講演中、年配の書店経営者の方は顔が険しくなっていき、若い方たちはむしろ身を乗り出して食い入るように聴いてくれます。このあたりは前回の講演と同じ光景ですが、今回は大きなチェーン店の方を相手にしたものではなく、駅前の小さな本屋を経営していらっしゃる方ばかりなので、皆さんの危機感はより切実なのではないでしょうか。
それと、電子書籍が売り出されるから本が売れなくなるというのは、オイラは違うと考えていて…もともと本が売れなくなる、売りにくくなる状況は、この10年のあいだに出版界が作ってきたわけで、それが今、不景気やデフレ現象ともあいまってさらに本を売りにくい時代にしているというのが現実。電子書籍が出てくるからどうのこうのという以前に、やるべきことがあるのではないか。それは著者、版元、取次、書店も含めたこの業界全体にあるはず。他の業種はバブル以降にいろいろなダウンサイジングをしてムダを省いたり、あるいは消費者寄りのものの考え方をするなど…やり方を変え、それによってなんとか回復した企業や業界もある。

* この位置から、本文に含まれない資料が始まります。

<file path="src/rtl/reaction_timer.sv">
// Reaction timer: watches an F1 start-light bar, times lights-out to the first
// trigger press in en ticks, and flags presses made before lights out.
module reaction_timer #(
   parameter int WIDTH     = 8,
   parameter int CNT_WIDTH = 16
) (
   input  logic                 clk,
   input  logic                 rst,
   input  logic                 en,
   input  logic [WIDTH-1:0]     lights,
   input  logic                 trigger,
   output logic [CNT_WIDTH-1:0] time_out,
   output logic                 valid,
   output logic                 false_start,
   output logic                 busy
);

   typedef enum logic [2:0] {
      S_IDLE,
      S_LIGHTING,
      S_FULL,
      S_TIMING,
      S_DONE,
      S_FAULT
   } state_t;

   localparam logic [WIDTH-1:0]     ALL_ON  = '1;
   localparam logic [CNT_WIDTH-1:0] CNT_MAX = '1;

   state_t               state_q;
   logic                 trig_q;
   logic [CNT_WIDTH-1:0] counter_q;
   logic [CNT_WIDTH-1:0] time_out_q;
   logic                 valid_q;
   logic                 false_start_q;
   logic                 busy_q;
   logic                 press;

   // Only a rising edge counts; a button held across states is never a press.
   assign press = trigger & ~trig_q;

   // NOTE: every register here is state, so all updates use non-blocking
   // assignments and the reset branch clears them asynchronously.
   always_ff @(posedge clk or posedge rst) begin
      if (rst) begin
         state_q       <= S_IDLE;
         trig_q        <= 1'b0;
         counter_q     <= '0;
         time_out_q    <= '0;
         valid_q       <= 1'b0;
         false_start_q <= 1'b0;
         busy_q        <= 1'b0;
      end else begin
         trig_q <= trigger;
         case (state_q)
            S_IDLE: begin
               if (lights != '0) begin
                  state_q <= S_LIGHTING;
                  busy_q  <= 1'b1;
               end
            end
            S_LIGHTING: begin
               if (press) begin
                  state_q       <= S_FAULT;
                  false_start_q <= 1'b1;
                  valid_q       <= 1'b0;
                  busy_q        <= 1'b0;
               end else if (lights == ALL_ON) begin
                  state_q <= S_FULL;
               end else if (lights == '0) begin
                  state_q <= S_IDLE;
                  busy_q  <= 1'b0;
               end
            end
            S_FULL: begin
               // A press on the lights-out edge itself is still a false start.
               if (press) begin
                  state_q       <= S_FAULT;
                  false_start_q <= 1'b1;
                  valid_q       <= 1'b0;
                  busy_q        <= 1'b0;
               end else if (lights == '0) begin
                  state_q   <= S_TIMING;
                  counter_q <= '0;
               end
            end
            S_TIMING: begin
               if (press) begin
                  state_q    <= S_DONE;
                  time_out_q <= counter_q;
                  valid_q    <= 1'b1;
                  busy_q     <= 1'b0;
               end else if (en && (counter_q != CNT_MAX)) begin
                  counter_q <= counter_q + 1'b1;
               end
            end
            S_DONE: begin
               if (lights != '0) begin
                  state_q <= S_LIGHTING;
                  valid_q <= 1'b0;
                  busy_q  <= 1'b1;
               end
            end
            S_FAULT: begin
               if ((lights == '0) && !trigger) begin
                  state_q       <= S_IDLE;
                  false_start_q <= 1'b0;
               end
            end
            default: begin
               state_q <= S_IDLE;
               busy_q  <= 1'b0;
            end
         endcase
      end
   end

   assign time_out    = time_out_q;
   assign valid       = valid_q;
   assign false_start = false_start_q;
   assign busy        = busy_q;

endmodule

</file>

そんななかこの出版業界だけは、とにかく戦前からほとんどシステムは変わっておらず、それでもなおかつ変えずにもたせようとしてきた。そこが今、電子書籍の台頭によって変らざるをえなくなってきている。
だからといって電子書籍がすべて悪いというものではないとオイラは考えているのだが…この話は長くなるのでこのくらいでやめておきます。
厨子王の逆襲 〜 京極夏彦のコーナー
◎今週の化け大◎
三回目となりました月例化け大講義がございました。
今回の講師は分子生物学者の武村政春さん。「なぜお化けで分子生物 学?」という話でございますが、武村さんは『怪』にもご執筆いただいております他、『ろくろ首の首はなぜ伸びるのか 遊ぶ生物学への招待』(新潮新書)をはじめ、お化け関係の御著書を何冊も出版されております大の妖怪好き。
研究家の方が妖怪を語られる場合、多くは妖怪「を」専門分野「で」語られることになるわけですが、武村さんの場合は妖怪「で」分子生物学「を」語るというスタイル。これが抜群に面白いわけですね。面白いのですが、素人にはちょっと難しくもあるわけで(最先端科学ですからね)、私が一般代表で聴き手として参加させていただきました。

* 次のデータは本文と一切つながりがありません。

$ cat config.mk
export PLATFORM = sky130hd
export DESIGN_NAME = demux16pra32bits_reg
export DESIGN_NICKNAME = d
export VERILOG_FILES = /design/src/rtl/demux_pkg.sv /design/src/rtl/decod4pra16.sv /design/src/rtl/demux16pra32bits_reg.sv
export SDC_FILE = /design/constraint.sdc
export NUM_CORES = 1
export LEC_CHECK = 0
export CAP_MARGIN = 0
export CELL_PAD_IN_SITES_DETAIL_PLACEMENT = 0
export CELL_PAD_IN_SITES_GLOBAL_PLACEMENT = 1
export CORE_MARGIN = 10
export CORE_UTILIZATION = 36
export CTS_CLUSTER_DIAMETER = 30
export DETAILED_ROUTE_END_ITERATION = 10
export GPL_ROUTABILITY_DRIVEN = 0
export GPL_TIMING_DRIVEN = 0
export HOLD_SLACK_MARGIN = 0.03
export PLACE_DENSITY_LB_ADDON = 0.1
export SLEW_MARGIN = 20
export SYNTH_ARGS = -nofsm -noshare
export SYNTH_HDL_FRONTEND = slang
export SYNTH_SLANG_ARGS = --single-unit
$ cat constraint.sdc
create_clock -name clk -period 2.5 [get_ports clk]
set_input_delay 0.5 -clock clk [delete_from_list [all_inputs] [get_ports clk]]
set_output_delay 0.5 -clock clk [all_outputs]
set_load 0.02 [all_outputs]
$ cat src/rtl/demux_pkg.sv
// Shared types and helpers for the registered 1-to-16 32-bit demux.
package demux_pkg;

  localparam int SEL_W = 4;
  localparam int N_OUT = 16;

  typedef enum logic {
    IDLE,
    CLEAR
  } state_e;

  function automatic logic [N_OUT-1:0] onehot16(
    input logic [SEL_W-1:0] idx
  );
    logic [N_OUT-1:0] v;
    v      = '0;
    v[idx] = 1'b1;
    return v;
  endfunction

endpackage

$ cat src/rtl/decod4pra16.sv
// Combinational 4-to-16 one-hot decoder producing per-entry write enables.
module decod4pra16
  import demux_pkg::*;
(
  input  logic             en_i,
  input  logic [SEL_W-1:0] sel_i,
  output logic [N_OUT-1:0] we_o
);

  assign we_o = en_i ? onehot16(sel_i) : '0;

endmodule

$ cat src/rtl/demux16pra32bits_reg.sv
// Registered 1-to-16 demux with valid flags and sequenced clear-all.
// Optional DEMUX_ZERO_LOCK_EN hardwires entry 0 to zero / always valid.
module demux16pra32bits_reg
  import demux_pkg::*;
#(
  parameter int DATA_W = 32
) (
  input  logic              clk,
  input  logic              reset,
  input  logic              in_valid,
  output logic              in_ready,
  input  logic [SEL_W-1:0]  controlador,
  input  logic [DATA_W-1:0] data_in,
  input  logic              clear_req,
  output logic              busy,
  output logic              clear_done,
  output logic [DATA_W-1:0] output0,
  output logic [DATA_W-1:0] output1,
  output logic [DATA_W-1:0] output2,
  output logic [DATA_W-1:0] output3,
  output logic [DATA_W-1:0] output4,
  output logic [DATA_W-1:0] output5,
  output logic [DATA_W-1:0] output6,
  output logic [DATA_W-1:0] output7,
  output logic [DATA_W-1:0] output8,
  output logic [DATA_W-1:0] output9,
  output logic [DATA_W-1:0] output10,
  output logic [DATA_W-1:0] output11,
  output logic [DATA_W-1:0] output12,
  output logic [DATA_W-1:0] output13,
  output logic [DATA_W-1:0] output14,
  output logic [DATA_W-1:0] output15,
  output logic [N_OUT-1:0]  strobe,
  output logic [N_OUT-1:0]  valid_mask
);

  state_e                        state_q, state_d;
  logic [SEL_W-1:0]              cnt_q, cnt_d;
  logic [N_OUT-1:0][DATA_W-1:0]  data_q, data_d;
  logic [N_OUT-1:0]              vmask_q, vmask_d;
  logic [N_OUT-1:0]              strobe_q, strobe_d;
  logic                          done_q, done_d;
  logic                          wr_acc;
  logic                          wr_en;
  logic [N_OUT-1:0]              we;

  assign in_ready = (state_q == IDLE) && !clear_req;
  assign wr_acc   = in_valid && in_ready;

`ifdef DEMUX_ZERO_LOCK_EN
  // Writes to entry 0 are accepted but leave no trace.
  assign wr_en    = wr_acc && (controlador != '0);
`else
  assign wr_en    = wr_acc;
`endif

  decod4pra16 u_dec (
    .en_i  (wr_en),
    .sel_i (controlador),
    .we_o  (we)
  );

  always_comb begin
    state_d  = state_q;
    cnt_d    = cnt_q;
    data_d   = data_q;
    vmask_d  = vmask_q;
    strobe_d = we;
    done_d   = 1'b0;
    unique case (state_q)
      IDLE: begin
        if (clear_req) begin
          state_d = CLEAR;
          cnt_d   = '0;
        end
        for (int i = 0; i < N_OUT; i++) begin
          if (we[i]) begin
            data_d[i]  = data_in;
            vmask_d[i] = 1'b1;
          end
        end
      end
      CLEAR: begin
        data_d[cnt_q]  = '0;
        vmask_d[cnt_q] = 1'b0;
        cnt_d          = cnt_q + 4'd1;
        if (cnt_q == 4'd15) begin
          state_d = IDLE;
          done_d  = 1'b1;
        end
      end
      default: state_d = IDLE;
    endcase
  end

  always_ff @(posedge clk) begin
    if (reset) begin
      state_q  <= IDLE;
      cnt_q    <= '0;
      data_q   <= '0;
      vmask_q  <= '0;
      strobe_q <= '0;
      done_q   <= 1'b0;
    end else begin
      state_q  <= state_d;
      cnt_q    <= cnt_d;
      data_q   <= data_d;
      vmask_q  <= vmask_d;
      strobe_q <= strobe_d;
      done_q   <= done_d;
    end
  end

  assign busy       = (state_q == CLEAR);
  assign clear_done = done_q;
  assign strobe     = strobe_q;

`ifdef DEMUX_ZERO_LOCK_EN
  assign valid_mask = vmask_q | 16'h0001;
`else
  assign valid_mask = vmask_q;
`endif

  assign output0  = data_q[0];
  assign output1  = data_q[1];
  assign output2  = data_q[2];
  assign output3  = data_q[3];
  assign output4  = data_q[4];
  assign output5  = data_q[5];
  assign output6  = data_q[6];
  assign output7  = data_q[7];
  assign output8  = data_q[8];
  assign output9  = data_q[9];
  assign output10 = data_q[10];
  assign output11 = data_q[11];
  assign output12 = data_q[12];
  assign output13 = data_q[13];
  assign output14 = data_q[14];
  assign output15 = data_q[15];

endmodule
# [Yosys cells after proc, flatten, opt, wreduce, memory -nomap -nowiden]
# Cells that the tools add are included.
# W data, S select, Z words.
[op_classes] add_sub_neg=1 n_lt_le_gt_ge=4 eq_ne=18 muxes=47 bitwise_logic=5 reduce_logical=6
[op_table] cell="$pmux W512 S2" count=1
[op_table] cell="$mux W32" count=17
[op_table] cell="$and A512 B512 Y512" count=1
[op_table] cell="$not A512 Y512" count=1
[op_table] cell="$demux W32 S4" count=1
[op_table] cell="$ne A2 B2 Y1 const B" count=17
[op_table] cell="$pmux W16 S2" count=1
[op_table] cell="$mux W1" count=21
[op_table] cell="$and A16 B16 Y16" count=1
[op_table] cell="$mux W16" count=1
[op_table] cell="$not A16 Y16" count=1
[op_table] cell="$lt A4 B5 Y1 const B" count=2
[op_table] cell="$demux W1 S4" count=2
[op_table] cell="$ge A4 B1 Y1 const B" count=2
[op_table] cell="$pmux W4 S2" count=1
[op_table] cell="$add A4 B1 Y4 const B" count=1
[op_table] cell="$eq A4 B4 Y1 const B" count=1
[op_table] cell="$logic_and A1 B1 Y1" count=4
[op_table] cell="$mux W4" count=1
[op_table] cell="$pmux W1 S2" count=1
[op_table] cell="$reduce_or A2 Y1" count=1
[op_table] cell="$logic_not A1 Y1" count=1
[op_table] cell="$not A1 Y1" count=1
[word_totals] reg_bits=550 in_bits=40 output_inout_bits=547 wordCells=117

# [Longest topological paths before layout]
[depth] word_depth=7 ltp_mapped=7 mapped_depth_nobuf=5

# [Cells and area by module]
# A second synthesis with hierarchy kept.
[hier_totals] cells_unflattened=1442 hier_area_um2=17847.1
[by_module_without_submodules] module="demux16pra32bits_reg" instances=1 cells_per_inst=1419 area_per_inst_um2=17729.5 seq_area_each_um2=11010.6
[by_module_without_submodules] module="decod4pra16" instances=1 cells_per_inst=23 area_per_inst_um2=117.6 seq_area_each_um2=0.0

# [Worst setup path after synthesis]
# Ideal clock, no wire load.
[synth_timing] path_type="input -> register" start="input controlador[3]" end="register data_q, in the netlist output7[10]" setup_ps=116 arrival_time_ps=1830 required_time_ps=2384 setup_slack_ps=554 stages=6 n_path_buf=3 path_cell_list="or3b_4 -> buf_6 -> or2_2 -> buf_2 -> buf_4 -> a31o_2"
[synth_between] elab_chain_cells=6 elab_cells_between_ends=7 cone_classes="order compare: 2; eq/ne: 1; mux: 3; reduce/logical: 1"
[synth_rtl] element="start, declared" line_no="demux16pra32bits_reg.sv:12" rtl="input logic [SEL_W-1:0] controlador,"
[synth_rtl] element="$lt A4 B5 Y1 (implied by the code) / $ge A4 B1 Y1 (equally long branches)" line_no="demux_pkg.sv:17" rtl="v[idx] = 1'b1;"
[synth_rtl] element="$logic_and A1 B1 Y1 (implied by the code)" line_no="demux_pkg.sv:17"
[synth_rtl] element="$mux W1 (implied by the code)" line_no="demux_pkg.sv:17"
[synth_rtl] element="$demux W1 S4 (*)"
[synth_rtl] element="$mux W16 (*)" line_no="decod4pra16.sv:10" rtl="assign we_o = en_i ? onehot16(sel_i) : '0;"
[synth_rtl] element="$ne A2 B2 Y1 (no line) (*)"
[synth_rtl] element="end signal, assigned" line_no="demux16pra32bits_reg.sv:107" rtl="data_q <= data_d;"
[synth_rtl] element="end, declared" line_no="demux16pra32bits_reg.sv:39" rtl="logic [N_OUT-1:0][DATA_W-1:0] data_q, data_d;"
# Mark *: on every way between the ends. The rest lies on a longest branch, timed or not.
# A chain may end at the register's enable or synchronous reset.

==> impl_metrics.toml <==
[status]
status = "completed"

[synth]
synth_most_common_cell = "dfxtp_1"
yosysWarningCount = 0
syn_area_um2 = 20540
yosysTopAreaCell = "dfxtp_1"
synth_top_area_share_pct = 53.59
ys.flop_type = "dfxtp_1"
synth_common_cells = "550 x dfxtp_1, 269 x nor3_1, 218 x a31o_2"
synthTopCellsByArea = "dfxtp_1 54%, a31o_2 9.3%, nor3_1 6.6%"
synthCells = 2025
ys_ff_latch = 550
syn_nets = 2069
async_flop_share_pct = 0
avgSynthCellArea_um2 = 10.15
synth.distinct_cells = 47
ys_seq_area_share_pct = 53.59
synth_edf_count = 0

[floorplanning]
ios = 587
row_count = 87
start_util_pct = 36.37
die_area_um2 = 67020
core_um2 = 56500
die_width_um = 258.9
die_h_um = 258.9

[cts]
hold_buffers = 0
numCtsBuffers = 134
cts_tree = "built"
cts_root_buf = "clkbuf_16"
clock_sinks = 550
insertion_delay_ns = 0.69
clockBufferDepth = 3
clk_pin_slew_ns = 0.04
h-tree-depth = 4

[global_routing]
grt_first_pass_wirelength_mm = 142.7
gr-total-overflow = 0
antenna_found_initial = 1
grt_use_total_pct = 28.97
grt_max_degree = 17
grt_pass1_vias = 20200

[setup_path]
reg2reg_to = "output4[24]"
r2r_cells = 6
required_ns = 3.08
startpoint_type = "input port"
crit_fanout = 10
end_kind = "register"
crit_family = "buffers and inverters"
rr_startpoint = "busy"
crit_chain = "clkdlybuf4s50_1 -> clkbuf_1 -> or3b_2 -> clkbuf_1 -> clkbuf_2 -> nor3_1 -> a31o_2"
path_class = "in2reg"
max_stage_delay_ns = 0.78
cpMostUsedCell = "clkbuf_1"
critPathArrivalTime_ns = 3.07
reg2reg_slack_ns = 0.15
crit_buf_inv = 4
slowest_stage = "clkdlybuf4s50_1"

[pwr]
powerDensity_nw_per_um2 = 874.5
vdd_drop_max_uv = 921.9
p_leak_uw = 0.01206

[timing]
setup_viol = 0
tightest_slew_ns = 1.015
rsz0062_at_grt = "no"
max_slew_margin_pct = 31.46
clock_skew_ns = 0.02535
finalWorstSetupSlack_ns = 0.006568
slew_violations = 0
fin_crit_sh_pct = 99.74
finalHoldViolations = 0
final.min_clock_period_ns = 2.493
timing.fmax_mhz = 401.1

[route]
drt_iter0_markers = 1284
antenna_left = 0
vias_per_cell = 5.523
num_vias = 19880
routed_wl_mm = 101.2
drc = 0
dr.pass1.iters = 6
wire_per_inst_um = 28.12

[layout]
final_cells = 3599
nets = 2781
syn2layout_area_growth_pct = 56.85
n_antenna_cell = 0
drive_gt1_share_pct = 21.25
final_design_area_no_fill_um2 = 32220
fill_cells = 4878

[placement]
pre_cts_ws_ns = -1.099
dp_hpwl_mm = 73.58
port_buffers = 586
dpl.cell_count = 3367
post_dp_cell_area_um2 = 27370

[worst_hold_path]
min_path_cells = 2
min-delay-start = "valid_mask[11]"
worstHoldPathType = "reg2reg"
holdPathEnd = "valid_mask[11]"

[run]
maxCapViolations = 0
## how the worst max path moves through the flow
stage                       end            from  cells after the start  slack, ns
finish              output4[13]           reset                      7      0.007
global route        output4[13]           reset                      7       0.01
CTS                    in_ready            busy                      6      -0.14
detailed placement  output5[12]           reset                      7      -1.10
global placement    output4[12]           reset                      7      -1.06
floorplan           output7[10]  controlador[3]                      6       0.55
## logic make-up (layout without fill, tap and decap cells)
logic type	Yosys count	in the layout	synth area share (%)
multiplexers	129	129	6.285
AO/OA/AOI/OAI	547	547	20.05
buffers and inverters	309	1127	6.930
AND/OR/NAND/NOR	486	486	12.89
flip-flops	550	550	53.59
adder cells (fa/ha/maj)	4	4	0.2436
## placed cells by master, fill, tap and decap left out, drive strengths merged, types with 2 or more instances in the layout
cell / n
a41oi: 7
or4: 4
or4b: 2
clkdlybuf4s50: 585
nor2: 9
dfxtp: 550
o211ai: 128
clkinvlp: 3
a21boi: 11
nand4b: 3
nand3: 129
nand2b: 2
bufinv: 17
mux2i: 129
or2: 12
buf: 114
clkinv: 20
o31a: 4
clkbuf: 360
or3b: 35
nand4bb: 3
a31o: 256
or3: 3
nor3: 269
o21ai: 129
a21oi: 8
inv: 27
ha: 4
nand2: 9
a31oi: 2
## metrics by stage
step,hold slack (ns),util (%),setup TNS (ns),total power [uW]
5_1_grt,0.4741,57.04,0,28830
4_1_cts,0.4489,56.96,-0.1368,28270
6_report,0.4481,57.04,0,28180
3_3_place_gp,0.4433,48.42,-368.76,10160
2_1_floorplan,0.5186,-,0,9585
3_5_place_dp,0.4424,48.45,-350.64,10170
## per-layer routing
metal / share of wire (%) / track usage (%) / vias to the layer above
li1: - / - / 8962
met1: 38 / 32.01 / 9865
met2: 49 / 49.37 / 862
met3: 9.6 / 10.63 / 190
met4: 3.9 / 12.38 / 0
met5: 0 / 0 / -
## repair_timing
| item | 4_1_cts | 5_1_grt |
|---|---|---|
| gates resized for setup | 38 | 33 |
| pin swaps | 1 | 1 |
| endpoints found under the setup margin | 289 | 124 |
| buffers inserted | 2 | 2 |
## final cells by class
| type | count | area, um2 | share of cell area, % |
|---|---|---|---|
| Sequential cell | 550 | 11010 | 34.18 |
| Multi-Input combinational cell | 1166 | 8168 | 25.35 |
| Timing Repair Buffer | 590 | 5897 | 18.30 |
| Clock buffer | 194 | 4016 | 12.46 |
| Buffer | 276 | 1375 | 4.267 |
| Tap cell | 756 | 945.9 | 2.935 |
| Clock inverter | 48 | 737.0 | 2.287 |
| Inverter | 19 | 71.32 | 0.2213 |
## power by group
part           switching (uW)  internal, uW  total, uW
sequential               30.9          8840       8870
clock                    5350         12800      18100
combinational             868           302       1170
## worst reg2reg max path, stage by stage (launching register included)
cell      delay, ns
dfxtp_4        0.40
clkbuf_2       0.32
or3b_2         0.18
clkbuf_1       0.59
buf_2          0.43
nor3_1         0.10
a31o_2         0.23
(Power assumes the default switching activity.)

題して「メデューサのDNA」。メデューサを手掛かりに、生物の発生、成長、そして進化の仕組みをわかりやすく話していただきました。
いつも満席の化け大講義ですが、今回もたくさんのご応募をいただきました。惜しくも抽選に洩れた化け大生のみなさんにはUstreamで中継された模様。武村さん、受講生のみなさん、ありがとうございました。
その後、聴講に来ていた村上健司くんを交えて「怪」一味の密議が。密議ばかりしている気がします。
今月は『西巷説百物語』(角川書店)の発売記念イベントがございます(すでにチケットは完売のようですが)。来月は京都の化け大祭、そして遠野も控えていますので、気が抜けませんね化け大スタッフ(何人もいませんが)。『怪0030』『コミック怪vol.11』、志水アキさんの『魍魎の匣5』も出ますし。
ちなみに、『西巷説百物語』の初版カバー裏は、いままでと同じく何か刷られている模様。
◎今週のもろもろもろ◎
もろもろが、もろもろにあったのですが、週末の段階ですでになにがなんだかわからなくなってしまいました。
『虚言少年』最終回が載った「小説すばる」(集英社)が届いたことは覚えています。
それから、『ゲゲゲの素(もと)』(徳間書店)という水木しげる短編アンソロジーの解説と装幀をさせていただきました。妙なタイトルですが、第二期アニメ『ゲゲゲの鬼太郎』の中から鬼太郎以外の作品を原作 にしたものをピックアップし、その原作となるマンガを一冊にまとめてみようという企画ものです。残念ながらすべてを掲載することはできないので、ページ数にあわせた作品選定を依頼されたという次第。どれも面白いのでたいへんに困ったわけですが。
先行して『ゲゲゲ家族の肖像』も発売されるようです。お楽しみに。
夏になりましたので、各地でお化け企画が目白押しのようです。
新宿マルイワンで、期間限定ショップ『妖怪横丁』が7月26日から。
東中野のVitaminTeeでは東雲騎人「妖怪風流・弐」がやはり7月26日から。
井の頭自然文化園ではスタンプラリー「日本の動物と妖怪 Part2」が7月17日から(天野行雄さんが絵を担当されています)。
コンベックス岡山では「妖怪おばけ屋敷大博覧会2010」が 8月10日から(妖怪百貨店コーナーには、全国のお化け者達の作品が売られる模様)。
それから松屋銀座の8階大催場では、「水木しげる米寿記念・ゲゲゲ展」が8月11日から。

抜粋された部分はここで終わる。